Objectives: To identify and describe GO patterns distinct from the Rundles curve.
Methods/Case Presentation: Five hundredn and sixty six patients with GD were included in the study, with 197 patients developing GO during the 60 months follow-up as determined by the clinical activity score (CAS) and evaluated every six months over 60 months. Serum TSH, FT4 and thyroid stimulating hormone receptor antibody (TRAb) positivity were also determined. The relationship between the patterns identified and the two main treatment alternatives was also evaluated. Group 1 (n = 115) consisted of patients that followed the Rundles Curve pattern and group 2 (n = 82) consisted of patients with GO evolution characterized by periods of worsening and improvement of inflammatory signs of GO.
Results: In Group R, mean age and standard deviation (SD) was 39 ± 10 years, and 75% of patients were female, mean initial TSH was 0.018 ± 0.03 uUI/ml, mean initial FT4 was 4.46 ± 2.10 ng/dL, 85% were TRAb-positive, and 48% smoked. In Group NR, mean age was 40 ± 11 years, and 80% of patients were female, mean initial TSH was 0.018 ± 0.03 uUI/ml, mean initial FT4 was 3.87 ± 1.81 ng/dL 84% were TRAb positive, and 38% were smokers.

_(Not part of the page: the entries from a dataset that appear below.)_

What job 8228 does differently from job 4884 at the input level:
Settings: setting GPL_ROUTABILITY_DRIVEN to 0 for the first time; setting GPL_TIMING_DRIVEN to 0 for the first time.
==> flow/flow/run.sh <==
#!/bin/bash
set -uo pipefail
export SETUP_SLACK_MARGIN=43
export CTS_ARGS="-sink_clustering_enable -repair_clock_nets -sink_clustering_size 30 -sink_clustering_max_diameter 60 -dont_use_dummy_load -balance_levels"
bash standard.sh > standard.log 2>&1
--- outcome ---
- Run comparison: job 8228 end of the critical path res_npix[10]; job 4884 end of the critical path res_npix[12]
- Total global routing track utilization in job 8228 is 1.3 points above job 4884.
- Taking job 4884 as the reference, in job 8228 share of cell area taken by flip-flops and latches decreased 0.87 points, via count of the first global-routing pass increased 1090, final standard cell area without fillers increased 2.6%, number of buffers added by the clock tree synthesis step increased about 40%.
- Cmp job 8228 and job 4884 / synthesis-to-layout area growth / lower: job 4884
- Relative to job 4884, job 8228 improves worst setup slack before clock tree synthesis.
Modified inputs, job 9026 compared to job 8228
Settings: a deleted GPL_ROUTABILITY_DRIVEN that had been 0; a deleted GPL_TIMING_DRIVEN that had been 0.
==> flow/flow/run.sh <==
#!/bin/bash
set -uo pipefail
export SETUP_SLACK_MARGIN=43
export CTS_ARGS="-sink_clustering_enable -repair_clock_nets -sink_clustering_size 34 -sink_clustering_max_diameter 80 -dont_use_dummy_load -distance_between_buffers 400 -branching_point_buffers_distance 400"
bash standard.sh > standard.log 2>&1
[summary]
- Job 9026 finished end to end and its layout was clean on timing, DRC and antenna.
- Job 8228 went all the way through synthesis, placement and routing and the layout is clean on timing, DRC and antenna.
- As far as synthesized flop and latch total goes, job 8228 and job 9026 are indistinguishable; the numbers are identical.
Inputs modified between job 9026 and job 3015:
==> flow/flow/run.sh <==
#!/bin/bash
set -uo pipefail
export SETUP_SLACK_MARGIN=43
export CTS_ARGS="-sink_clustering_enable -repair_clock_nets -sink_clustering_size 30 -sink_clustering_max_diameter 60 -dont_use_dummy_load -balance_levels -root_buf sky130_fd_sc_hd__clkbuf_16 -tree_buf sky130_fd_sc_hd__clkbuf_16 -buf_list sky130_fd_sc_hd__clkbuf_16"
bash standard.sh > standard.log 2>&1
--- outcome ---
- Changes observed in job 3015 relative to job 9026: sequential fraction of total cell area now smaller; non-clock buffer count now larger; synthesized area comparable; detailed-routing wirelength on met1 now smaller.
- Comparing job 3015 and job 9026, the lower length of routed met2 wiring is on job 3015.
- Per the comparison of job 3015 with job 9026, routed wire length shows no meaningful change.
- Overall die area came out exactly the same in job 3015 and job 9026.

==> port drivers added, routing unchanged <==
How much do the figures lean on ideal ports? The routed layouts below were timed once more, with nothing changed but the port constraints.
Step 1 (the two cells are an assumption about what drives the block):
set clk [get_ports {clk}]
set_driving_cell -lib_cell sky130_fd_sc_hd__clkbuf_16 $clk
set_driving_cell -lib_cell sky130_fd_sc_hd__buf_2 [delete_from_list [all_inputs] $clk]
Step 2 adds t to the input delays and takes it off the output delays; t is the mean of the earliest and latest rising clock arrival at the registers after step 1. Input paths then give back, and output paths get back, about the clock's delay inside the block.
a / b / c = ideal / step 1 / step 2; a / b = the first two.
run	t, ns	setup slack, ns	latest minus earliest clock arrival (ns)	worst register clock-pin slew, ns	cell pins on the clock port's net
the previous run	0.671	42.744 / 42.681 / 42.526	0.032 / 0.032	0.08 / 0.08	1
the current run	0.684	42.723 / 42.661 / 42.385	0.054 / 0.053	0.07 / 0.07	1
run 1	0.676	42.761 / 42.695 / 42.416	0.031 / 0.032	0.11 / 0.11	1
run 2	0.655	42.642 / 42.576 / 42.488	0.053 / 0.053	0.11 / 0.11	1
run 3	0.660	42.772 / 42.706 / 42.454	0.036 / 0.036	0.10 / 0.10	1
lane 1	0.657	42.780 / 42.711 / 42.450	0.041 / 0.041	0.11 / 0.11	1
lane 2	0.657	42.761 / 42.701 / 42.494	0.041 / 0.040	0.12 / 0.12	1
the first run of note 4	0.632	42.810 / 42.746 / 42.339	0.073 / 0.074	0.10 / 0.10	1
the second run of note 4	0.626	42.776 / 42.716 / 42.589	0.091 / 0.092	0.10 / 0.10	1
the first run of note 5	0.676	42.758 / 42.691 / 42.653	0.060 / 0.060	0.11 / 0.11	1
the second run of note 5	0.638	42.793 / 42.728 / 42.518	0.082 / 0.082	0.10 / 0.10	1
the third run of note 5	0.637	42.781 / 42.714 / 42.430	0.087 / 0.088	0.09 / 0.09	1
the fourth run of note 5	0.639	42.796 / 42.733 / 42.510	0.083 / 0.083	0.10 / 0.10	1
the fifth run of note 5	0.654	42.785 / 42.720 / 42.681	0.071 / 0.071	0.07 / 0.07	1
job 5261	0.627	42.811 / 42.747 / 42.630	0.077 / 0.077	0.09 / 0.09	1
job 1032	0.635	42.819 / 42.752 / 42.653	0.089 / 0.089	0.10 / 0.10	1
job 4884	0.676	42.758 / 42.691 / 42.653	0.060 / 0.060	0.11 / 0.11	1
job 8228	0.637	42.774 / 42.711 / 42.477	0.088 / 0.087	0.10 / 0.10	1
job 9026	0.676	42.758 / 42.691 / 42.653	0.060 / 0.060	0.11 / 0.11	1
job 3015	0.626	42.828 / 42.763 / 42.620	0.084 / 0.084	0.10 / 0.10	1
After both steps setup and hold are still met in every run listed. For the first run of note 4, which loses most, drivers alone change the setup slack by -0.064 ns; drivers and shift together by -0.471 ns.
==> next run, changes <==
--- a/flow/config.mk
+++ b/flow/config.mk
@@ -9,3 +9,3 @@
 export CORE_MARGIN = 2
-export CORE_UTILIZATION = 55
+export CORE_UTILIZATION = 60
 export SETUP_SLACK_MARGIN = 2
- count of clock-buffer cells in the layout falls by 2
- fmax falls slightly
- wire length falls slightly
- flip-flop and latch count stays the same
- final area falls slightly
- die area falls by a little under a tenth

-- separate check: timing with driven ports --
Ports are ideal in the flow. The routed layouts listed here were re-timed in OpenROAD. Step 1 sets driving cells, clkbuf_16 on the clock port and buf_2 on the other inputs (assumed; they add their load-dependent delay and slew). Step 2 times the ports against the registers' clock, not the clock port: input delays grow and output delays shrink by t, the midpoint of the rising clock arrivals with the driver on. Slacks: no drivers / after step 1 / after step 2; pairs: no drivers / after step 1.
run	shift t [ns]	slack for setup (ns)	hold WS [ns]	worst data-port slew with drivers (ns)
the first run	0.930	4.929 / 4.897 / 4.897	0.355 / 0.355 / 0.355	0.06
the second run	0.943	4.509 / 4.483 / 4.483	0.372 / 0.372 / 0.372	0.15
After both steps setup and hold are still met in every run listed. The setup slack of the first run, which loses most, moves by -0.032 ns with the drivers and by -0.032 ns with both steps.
What follows belongs to an exercise in optimizing a design on an open flow for small area, a short achievable clock period and few clock cycles; a production flow would make more cautious choices.
Function was checked by simulation only, so behaviour that the tests miss may differ from the original.
No activity file was given, so power comes from the tool's default toggle rates.

## before
Design fondant_enc, start of the top module:
module fondant_enc (
    input  wire        clk,
    input  wire        rst,
    input  wire        cfg_commit,
    input  wire [2:0]  cfg_mode,
    input  wire [4:0]  cfg_k,
    input  wire [4:0]  cfg_kmin,
    input  wire [4:0]  cfg_kmax,
    input  wire [11:0] cfg_target,
    input  wire        start,
    output wire        start_ready,
    input  wire [4:0]  s_depth,
    input  wire [1:0]  s_plane,
    input  wire [3:0]  s_rows_m1,
    input  wire [5:0]  s_cols_m1,
    input  wire        pix_valid,
    output wire        pix_ready,
    input  wire [15:0] pix_data,
    output reg         word_valid,
    output reg  [31:0] word_data,
    output reg         done,
    output wire [63:0] done_hdr,
    output wire [15:0] done_code
);
    function lt21;
        input [20:0] a;
        input [20:0] b;
        integer k;
        reg r;
        begin
            r = 1'b0;
            for (k = 0; k < 21; k = k + 1)
                r = (~a[k] & b[k]) | ((~a[k] | b[k]) & r);
            lt21 = r;
        end
    endfunction
    reg               bud_r;     
    reg        [4:0]  kq;        
    reg        [4:0]  kmin_r;    
    reg        [4:0]  kmax_r;
    reg        [11:0] tgt_r;
    reg signed [19:0] bal;       
    reg        [9:0]  bfrac;     
    reg               cmt1;      
    reg        sr;               
    reg        busy;             
    assign start_ready = sr;
    assign pix_ready   = 1'b1;
    wire       st_x = start & sr;
    wire       fin1, last_r;
    wire       sr_nx = ~st_x & (sr | (last_r & ~bud_r) | (fin1 & bud_r));
    wire       bneg  = bal[19];
    wire       b_lt4 = bneg & ~lt21({2'b00, ~bal[18:0]}, {7'd0, tgt_r, 2'b00});
    wire       b_lt1 = bneg & ~lt21({2'b00, ~bal[18:0]}, {9'd0, tgt_r});
    wire       b_gt1 = ~bneg & lt21({9'd0, tgt_r}, {2'b00, bal[18:0]});
    wire [5:0] kup2 = {1'b0, kq} + 6'd2;
    wire [5:0] kup1 = {1'b0, kq} + 6'd1;
    reg  [4:0] k_sel;
  ...
==> flow/config.mk <==
export PLATFORM = sky130hd
export DESIGN_NAME = fondant_enc
export DESIGN_NICKNAME = fondant_enc
export VERILOG_FILES = /design/flow/design.v
export SDC_FILE = /design/flow/constraint.sdc
export NUM_CORES = 4
export LEC_CHECK = 0
export ABC_AREA = 1
export CAP_MARGIN = 20
export CORE_MARGIN = 2
export CORE_UTILIZATION = 60
export PLACE_DENSITY = 0.75
export SLEW_MARGIN = 20
==> flow/constraint.sdc <==
create_clock -name core_clock -period 36.0 [get_ports {clk}]
set_input_delay 7.2000 -clock core_clock [delete_from_list [all_inputs] [get_ports {clk}]]
set_output_delay 7.2000 -clock core_clock [all_outputs]
set_load 0.01 [all_outputs]
standard.sh (not shown) runs the stock make flow with config.mk's settings and CLKGATE_MAP_FILE= SYNTH_SCRIPT=/design/flow/synth_recipe.tcl, a recipe that flattens the netlist after the stock synthesis.
==> flow/flow/run.sh <==
#!/bin/bash
# Standard ORFS layout (the standard.sh, same synthesis script and
# registers) with these changes, all passed as ORFS variables:
#  - synthesis: no separate full/half-adder mapping, and ABC maps for area
#    with amap (flow/abc_area.script, used through a copy of ORFS's scripts
#    folder in which only that file differs)
#  - ports buffered with buf_2 instead of the default delay buffer
#  - clock tree: larger sink clusters, no dummy loads
#  - timing repair asked to leave 27.6 ns of setup slack (the SDC is unchanged)
set -e
rm -rf scripts_amap
cp -r "$FLOW_HOME/scripts" scripts_amap
cp flow/abc_area.script scripts_amap/abc_area.script
export SCRIPTS_DIR="$PWD/scripts_amap"
export ADDER_MAP_FILE=
export BUFFER_PORTS_ARGS="-buffer_cell sky130_fd_sc_hd__buf_2"
export CTS_ARGS="-sink_clustering_enable -repair_clock_nets -dont_use_dummy_load -sink_clustering_size 24 -sink_clustering_max_diameter 80"
export SETUP_SLACK_MARGIN=27.6
bash standard.sh > standard.log 2>&1
==> flow/flow/abc_area.script <==
strash
dch
amap
topo
stime -c
buffer -c
upsize -c
dnsize -c
Testbench counts of before, summed over its fixed seeds: cycles 330,152.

Mean CAS | Grup R | Group NR | P value |
T0 | 1.27 ± 1.27 | 2.19 ± 1.49 | P < 0.005 |
T6 | 0.96 ± 1.04 | 1.71 ± 1.67 | |
T12 | 0.95 ± 0.99 | 1.31 ± 1.29 | |
T18 | 0.80 ± 0.89 | 1.61 ± 1.41 | |
T24 | 0.70 ± 0.91 | 1.23 ± 1.28 | |
T36 | 0.66 ± 0.76 | 1.28 ± 1.37 | |
T48 | 0.40 ± 0.65 | 1.20 ± 1.45 | |
T60 | 0.36 ± 0.58 | 0.94 ± 1.10 |
Conclusion: This study described a group of patients with GO evolution different than Rundles curve characterized by periods of worsening and improvement of inflammatory signs of GO, suggesting that GO is a recurrent chronic disease.